Stored data
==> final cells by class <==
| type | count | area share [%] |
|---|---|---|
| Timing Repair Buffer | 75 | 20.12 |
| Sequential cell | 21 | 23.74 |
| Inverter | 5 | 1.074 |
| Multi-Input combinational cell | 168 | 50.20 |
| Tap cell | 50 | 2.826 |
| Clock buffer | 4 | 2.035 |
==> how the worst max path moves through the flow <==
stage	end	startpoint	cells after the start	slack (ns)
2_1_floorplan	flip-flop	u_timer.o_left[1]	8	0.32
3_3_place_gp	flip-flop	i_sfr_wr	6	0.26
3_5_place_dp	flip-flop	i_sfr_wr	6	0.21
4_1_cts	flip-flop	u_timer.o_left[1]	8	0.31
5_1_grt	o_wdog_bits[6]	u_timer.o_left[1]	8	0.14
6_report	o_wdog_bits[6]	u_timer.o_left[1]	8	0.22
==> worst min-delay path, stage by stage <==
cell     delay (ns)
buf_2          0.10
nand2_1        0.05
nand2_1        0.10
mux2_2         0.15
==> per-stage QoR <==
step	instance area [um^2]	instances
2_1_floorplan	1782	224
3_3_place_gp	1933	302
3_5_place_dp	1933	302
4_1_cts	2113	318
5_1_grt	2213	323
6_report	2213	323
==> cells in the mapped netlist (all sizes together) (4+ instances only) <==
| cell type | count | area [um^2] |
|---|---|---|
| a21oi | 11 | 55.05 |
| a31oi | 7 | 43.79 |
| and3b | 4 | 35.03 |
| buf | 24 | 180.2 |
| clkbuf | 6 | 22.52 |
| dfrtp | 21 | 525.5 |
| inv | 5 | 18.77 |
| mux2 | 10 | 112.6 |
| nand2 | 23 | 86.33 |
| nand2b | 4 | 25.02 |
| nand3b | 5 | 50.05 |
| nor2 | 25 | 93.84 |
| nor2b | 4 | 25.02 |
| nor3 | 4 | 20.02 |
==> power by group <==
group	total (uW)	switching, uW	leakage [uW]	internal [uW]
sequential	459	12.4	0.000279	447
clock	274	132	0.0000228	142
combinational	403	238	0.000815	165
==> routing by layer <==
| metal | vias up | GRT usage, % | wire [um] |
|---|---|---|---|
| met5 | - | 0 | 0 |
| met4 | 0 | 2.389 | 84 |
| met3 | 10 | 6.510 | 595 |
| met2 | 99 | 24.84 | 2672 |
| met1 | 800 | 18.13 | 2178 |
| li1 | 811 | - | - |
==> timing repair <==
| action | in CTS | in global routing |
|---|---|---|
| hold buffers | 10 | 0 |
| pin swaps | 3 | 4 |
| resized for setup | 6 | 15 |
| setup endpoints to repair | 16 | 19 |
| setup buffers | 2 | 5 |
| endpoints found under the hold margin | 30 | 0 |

• **EXERCISE DESCRIPTION**
Output every entry shown above, exactly.

• **SOLUTION**
==> final cells by class <==
| type | count | area share [%] |
|---|---|---|
| Timing Repair Buffer | 75 | 20.12 |
| Sequential cell | 21 | 23.74 |
| Inverter | 5 | 1.074 |
| Multi-Input combinational cell | 168 | 50.20 |
| Tap cell | 50 | 2.826 |
| Clock buffer | 4 | 2.035 |
==> how the worst max path moves through the flow <==
stage	end	startpoint	cells after the start	slack (ns)
2_1_floorplan	flip-flop	u_timer.o_left[1]	8	0.32
3_3_place_gp	flip-flop	i_sfr_wr	6	0.26
3_5_place_dp	flip-flop	i_sfr_wr	6	0.21
4_1_cts	flip-flop	u_timer.o_left[1]	8	0.31
5_1_grt	o_wdog_bits[6]	u_timer.o_left[1]	8	0.14
6_report	o_wdog_bits[6]	u_timer.o_left[1]	8	0.22
==> worst min-delay path, stage by stage <==
cell     delay (ns)
buf_2          0.10
nand2_1        0.05
nand2_1        0.10
mux2_2         0.15
==> per-stage QoR <==
step	instance area [um^2]	instances
2_1_floorplan	1782	224
3_3_place_gp	1933	302
3_5_place_dp	1933	302
4_1_cts	2113	318
5_1_grt	2213	323
6_report	2213	323
==> cells in the mapped netlist (all sizes together) (4+ instances only) <==
| cell type | count | area [um^2] |
|---|---|---|
| a21oi | 11 | 55.05 |
| a31oi | 7 | 43.79 |
| and3b | 4 | 35.03 |
| buf | 24 | 180.2 |
| clkbuf | 6 | 22.52 |
| dfrtp | 21 | 525.5 |
| inv | 5 | 18.77 |
| mux2 | 10 | 112.6 |
| nand2 | 23 | 86.33 |
| nand2b | 4 | 25.02 |
| nand3b | 5 | 50.05 |
| nor2 | 25 | 93.84 |
| nor2b | 4 | 25.02 |
| nor3 | 4 | 20.02 |
==> power by group <==
group	total (uW)	switching, uW	leakage [uW]	internal [uW]
sequential	459	12.4	0.000279	447
clock	274	132	0.0000228	142
combinational	403	238	0.000815	165
==> routing by layer <==
| metal | vias up | GRT usage, % | wire [um] |
|---|---|---|---|
| met5 | - | 0 | 0 |
| met4 | 0 | 2.389 | 84 |
| met3 | 10 | 6.510 | 595 |
| met2 | 99 | 24.84 | 2672 |
| met1 | 800 | 18.13 | 2178 |
| li1 | 811 | - | - |
==> timing repair <==
| action | in CTS | in global routing |
|---|---|---|
| hold buffers | 10 | 0 |
| pin swaps | 3 | 4 |
| resized for setup | 6 | 15 |
| setup endpoints to repair | 16 | 19 |
| setup buffers | 2 | 5 |
| endpoints found under the hold margin | 30 | 0 |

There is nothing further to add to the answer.